The inspection apparatus may use light or an electron beam to obtain the image data of the patterns. Examples of the inspection apparatus may be a camera (e.g., a charge-coupled device (CCD) camera), a scanning electron microscope, etc.
The pattern may be formed in a cell region of the semiconductor substrate. The pattern may have a periodic arrangement. For example, the pattern may have regular lines or regular recesses spaced apart from one another by a predetermined distance. Accordingly, the pattern image and the reference image may be images of the cell region of the semiconductor substrate where the patterns having a periodic arrangement are formed.
The pattern image may be obtained from the pattern in a region of interest (i.e., object pattern) on the semiconductor substrate. The reference image may be an image of a cell region adjacent to the cell region for the pattern image. That is, the reference image may be obtained from a pattern of an adjacent and corresponding cell region, which is identical to the pattern in a region of interest (i.e., object pattern). Alternatively, the reference image having the same shape as the object pattern may be obtained from a die adjacent and corresponding to the object pattern. However, it is understood that another exemplary embodiment is not limited thereto. For example, according to another exemplary embodiment, the reference image may be obtained from a pattern of a corresponding cell region that is not adjacent to the cell region for the pattern image, or may be a previously stored image.
The image processing portion 110 may be connected to the memory 120 to store image data in the memory 120. Accordingly, image data for the pattern image and the reference image may be stored in the memory 120.
In exemplary embodiments, the image data may have gray levels for a plurality of pixels. The pixels may be selected by a region of interest (i.e., field of view). The pattern image and the reference image may have a specific size and pixels according to an inspection utility, a user input, an object pattern size, etc.
For example, the pattern image and the reference image may have a 512*512 pixel size or a 1024*1024 pixel size. The gray level per each pixel may range from 0 to 255. Black may be represented by gray level 0, white may be represented by gray level 255 and gray may be represented by gray level 1 to 254. Accordingly, the pixels may have respective coordinates (x, y) and the gray level information of the pixels constituting the image may be stored with a total of 256 numbers.
The pixel selection portion 130 may match the pattern image and the reference image to select at least one pixel group including pixels indicating real defect information of the pattern image.
The pattern image may have pixels having noise information due to a noise such as color variation.
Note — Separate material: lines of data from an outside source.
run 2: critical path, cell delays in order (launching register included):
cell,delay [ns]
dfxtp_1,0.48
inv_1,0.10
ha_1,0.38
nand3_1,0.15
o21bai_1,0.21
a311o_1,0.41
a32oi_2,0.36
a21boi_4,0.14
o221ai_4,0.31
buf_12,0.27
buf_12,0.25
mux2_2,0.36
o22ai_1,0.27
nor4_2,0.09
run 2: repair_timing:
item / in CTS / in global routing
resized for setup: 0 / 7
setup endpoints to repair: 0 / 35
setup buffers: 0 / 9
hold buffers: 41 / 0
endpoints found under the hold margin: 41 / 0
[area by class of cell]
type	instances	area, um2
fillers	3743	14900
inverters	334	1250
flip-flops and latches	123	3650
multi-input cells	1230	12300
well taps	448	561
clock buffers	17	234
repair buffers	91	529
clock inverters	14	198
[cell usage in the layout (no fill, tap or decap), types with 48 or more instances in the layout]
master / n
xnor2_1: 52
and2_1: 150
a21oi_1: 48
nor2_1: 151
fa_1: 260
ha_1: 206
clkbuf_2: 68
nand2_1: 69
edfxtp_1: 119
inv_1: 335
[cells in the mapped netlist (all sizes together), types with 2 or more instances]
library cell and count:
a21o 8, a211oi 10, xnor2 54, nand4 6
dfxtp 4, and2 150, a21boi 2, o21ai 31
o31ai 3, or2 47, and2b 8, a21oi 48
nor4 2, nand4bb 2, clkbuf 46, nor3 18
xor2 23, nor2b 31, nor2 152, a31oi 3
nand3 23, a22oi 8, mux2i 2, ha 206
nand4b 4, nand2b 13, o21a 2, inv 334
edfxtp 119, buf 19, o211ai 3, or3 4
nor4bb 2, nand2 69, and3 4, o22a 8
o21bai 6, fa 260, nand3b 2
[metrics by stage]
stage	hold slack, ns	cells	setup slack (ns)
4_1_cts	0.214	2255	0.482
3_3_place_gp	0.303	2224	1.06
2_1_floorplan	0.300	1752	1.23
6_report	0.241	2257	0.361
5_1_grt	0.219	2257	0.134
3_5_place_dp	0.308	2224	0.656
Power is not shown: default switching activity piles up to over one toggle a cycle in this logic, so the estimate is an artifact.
--- src/rtl/array_priority_queue_assert.svh ---
// ----------------------------------------------------------------------------
// Assertion macros for the array priority queue
// Shared concurrent-assertion wrappers, clocked on clock, disabled in reset.
// ----------------------------------------------------------------------------
`ifndef ARRAY_PRIORITY_QUEUE_ASSERT_SVH
`define ARRAY_PRIORITY_QUEUE_ASSERT_SVH

// Check a consequence in the same cycle as its trigger
`define APQ_ASSERT_SAME(label, pre, post, msg) \
   label: assert property (@(posedge clock) disable iff (reset) (pre) |-> (post)) \
      else $error(msg);

// Check a consequence in the cycle after its trigger
`define APQ_ASSERT_NEXT(label, pre, post, msg) \
   label: assert property (@(posedge clock) disable iff (reset) (pre) |=> (post)) \
      else $error(msg);

`endif

--- src/rtl/apq_pkg.sv ---
// ----------------------------------------------------------------------------
// apq_pkg
// Commands, status codes and shared types of the array priority queue.
// ----------------------------------------------------------------------------
`timescale 1ns / 1ps

package apq_pkg;

   localparam int DATA_W      = 32;
   localparam int ENTRY_W     = 2 * DATA_W;
   localparam int CMD_W       = 2;
   localparam int COUNT_OUT_W = 5;

   // Command codes
   localparam logic [CMD_W-1:0] CMD_ENQ  = 2'd0;
   localparam logic [CMD_W-1:0] CMD_DEQ  = 2'd1;
   localparam logic [CMD_W-1:0] CMD_PEEK = 2'd2;

   // Result status codes
   typedef enum logic [1:0] {
      STAT_OK       = 2'd0,
      STAT_OVERFLOW = 2'd1,
      STAT_EMPTY    = 2'd2
   } status_type;

   // Control of one scan beat into the winner tracker
   typedef struct packed {
      logic load;   // read data of a held entry is present
      logic first;  // entry zero, restart the search
   } scan_ctrl_type;

endpackage

--- src/rtl/apq_ram.sv ---
// ----------------------------------------------------------------------------
// apq_ram
// Generic simple dual-port RAM: one write port, one read port, registered read.
// ----------------------------------------------------------------------------
`timescale 1ns / 1ps

module apq_ram #(
   parameter int WIDTH = 64,
   parameter int DEPTH = 16
) (
   input  logic                     clock,
   input  logic                     wr_en,
   input  logic [$clog2(DEPTH)-1:0] wr_addr,
   input  logic [WIDTH-1:0]         wr_data,
   input  logic                     rd_en,
   input  logic [$clog2(DEPTH)-1:0] rd_addr,
   output logic [WIDTH-1:0]         rd_data
);

   logic [WIDTH-1:0] mem_ff [DEPTH];
   logic [WIDTH-1:0] rd_data_ff;

   // Write one entry, and register one read entry, which appears in the next cycle
   always_ff @(posedge clock) begin
      if (wr_en) begin
         mem_ff[wr_addr] <= wr_data;
      end
      if (rd_en) begin
         rd_data_ff <= mem_ff[rd_addr];
      end
   end

   assign rd_data = rd_data_ff;

endmodule
`config.mk`:
```
export PLATFORM = sky130hd
export DESIGN_NAME = sniffed_mac_presence_table
export DESIGN_NICKNAME = d
export VERILOG_FILES = /design/src/hdl/smpt_pkg.sv /design/src/hdl/smpt_ram.sv /design/src/hdl/smpt_parser.sv /design/src/hdl/smpt_engine.sv /design/src/hdl/sniffed_mac_presence_table.sv
export VERILOG_INCLUDE_DIRS = /design/src /design/src/hdl
export SDC_FILE = /design/constraint.sdc
export NUM_CORES = 2
export LEC_CHECK = 0
export ABC_AREA = 0
export BUFFER_PORTS_ARGS = -buffer_cell sky130_fd_sc_hd__buf_4
export CORE_ASPECT_RATIO = 0.5
export CORE_MARGIN = 2
export CORE_UTILIZATION = 50
export CTS_BUF_LIST = sky130_fd_sc_hd__clkbuf_16
export CTS_CLUSTER_SIZE = 20
export DETAILED_ROUTE_END_ITERATION = 8
export PLACE_DENSITY = 0.63
export SLEW_MARGIN = 10
export SYNTH_ARGS = -nofsm -noshare
export SYNTH_HDL_FRONTEND = slang
export SYNTH_HIERARCHICAL = 1
export SYNTH_SLANG_ARGS = --single-unit
```
`constraint.sdc`:
```
create_clock -name clk -period 14.65 [get_ports clk]
set_input_delay 1.465 -clock clk [delete_from_list [all_inputs] [get_ports clk]]
set_output_delay 1.465 -clock clk [all_outputs]
set_load 0.005 [all_outputs]
```
$ cat src/hw/rtl/tcc_pkg.sv
// ----------------------------------------------------------------------------
// tcc_pkg
// Shared types and constants for the timed color crossfade block.
// ----------------------------------------------------------------------------
package tcc_pkg;

	localparam int unsigned CH_W   = 8;
	localparam int unsigned TIME_W = 32;
	localparam int unsigned LEN_W  = 15;
	localparam int unsigned CFG_W  = 32;
	localparam int unsigned IDX_W  = 2;
	localparam int unsigned NCH    = 3;

	localparam logic [CH_W-1:0] CH_MAX = 8'hFF;

	localparam logic [IDX_W-1:0] CFG_FADE_START    = 2'd0;
	localparam logic [IDX_W-1:0] CFG_FADE_LENGTH   = 2'd1;
	localparam logic [IDX_W-1:0] CFG_FADE_DISABLED = 2'd2;

	typedef struct packed {
		logic busy;
		logic done;
	} tcc_div_stat_t;

	typedef enum logic [5:0] {
		S_IDLE   = 6'b000001,
		S_DSTART = 6'b000010,
		S_DWAIT  = 6'b000100,
		S_SEL    = 6'b001000,
		S_MUL    = 6'b010000,
		S_RED    = 6'b100000
	} tcc_state_t;

endpackage

$ cat src/hw/rtl/tcc_if.sv
// ----------------------------------------------------------------------------
// tcc_if
// Valid/ready channels for pixel items and blended results.
// ----------------------------------------------------------------------------
interface tcc_item_if;
	logic        valid;
	logic        ready;
	logic [31:0] now_time;
	logic [7:0]  first_red;
	logic [7:0]  first_green;
	logic [7:0]  first_blue;
	logic [7:0]  second_red;
	logic [7:0]  second_green;
	logic [7:0]  second_blue;

	modport source (output valid, now_time, first_red, first_green, first_blue,
		second_red, second_green, second_blue, input ready);
	modport sink (input valid, now_time, first_red, first_green, first_blue,
		second_red, second_green, second_blue, output ready);
endinterface

interface tcc_result_if;
	logic       valid;
	logic       ready;
	logic [7:0] out_red;
	logic [7:0] out_green;
	logic [7:0] out_blue;
	logic       fade_done;

	modport source (output valid, out_red, out_green, out_blue, fade_done, input ready);
	modport sink (input valid, out_red, out_green, out_blue, fade_done, output ready);
endinterface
The pixel selection portion 130 may further select the pixels indicating noise information of the pattern image.
Accordingly, the pixel selection portion may exclude pixels possibly indicating noise information from the pattern image of a predetermined pixel size and may select a pixel group including pixels possibly indicating real defect information.
For example, the pixel selection portion 130 may select a first pixel group, a second pixel group and a third pixel group that indicate real defect information, respectively. The first, second and third pixel groups may have different pixel numbers and pixel positions. Accordingly, the selected pixel group may be a customized pixel group selected by an inspector in order to precisely inspect a region where a real defect exists in the object pattern. The selected pixel group may correspond to a detection region selected from the field of view of the object pattern.
The threshold determination portion 140 may determine a defect detection threshold of the selected pixel group (detection region). The detection portion 150 may compare the pattern image and the reference image to detect a pattern defect in the detection region (corresponding to the pixel group) of the pattern image.
The thresholds for all pixels representing the pattern image may be set to a predetermined initial value. The threshold determination portion 140 may adjust the pixels of the selected pixel group to a specific value different from the initial value. The threshold determination portion 140 may further adjust the pixels possibly indicating noise information to another value.
For example, the pixels possibly indicating real defect information may be adjusted to have a first defect detection threshold, and the pixels possibly indicating noise information may be adjusted to have a second defect detection threshold greater than the first defect detection threshold. However, it is understood that one or more other exemplary embodiments are not limited thereto. For example, according to another exemplary embodiment, the pixels possibly indicating real defect information may be maintained to have the predetermined initial value, while the pixels possibly indicating noise information may be adjusted to have a defect detection threshold greater than the predetermined initial value.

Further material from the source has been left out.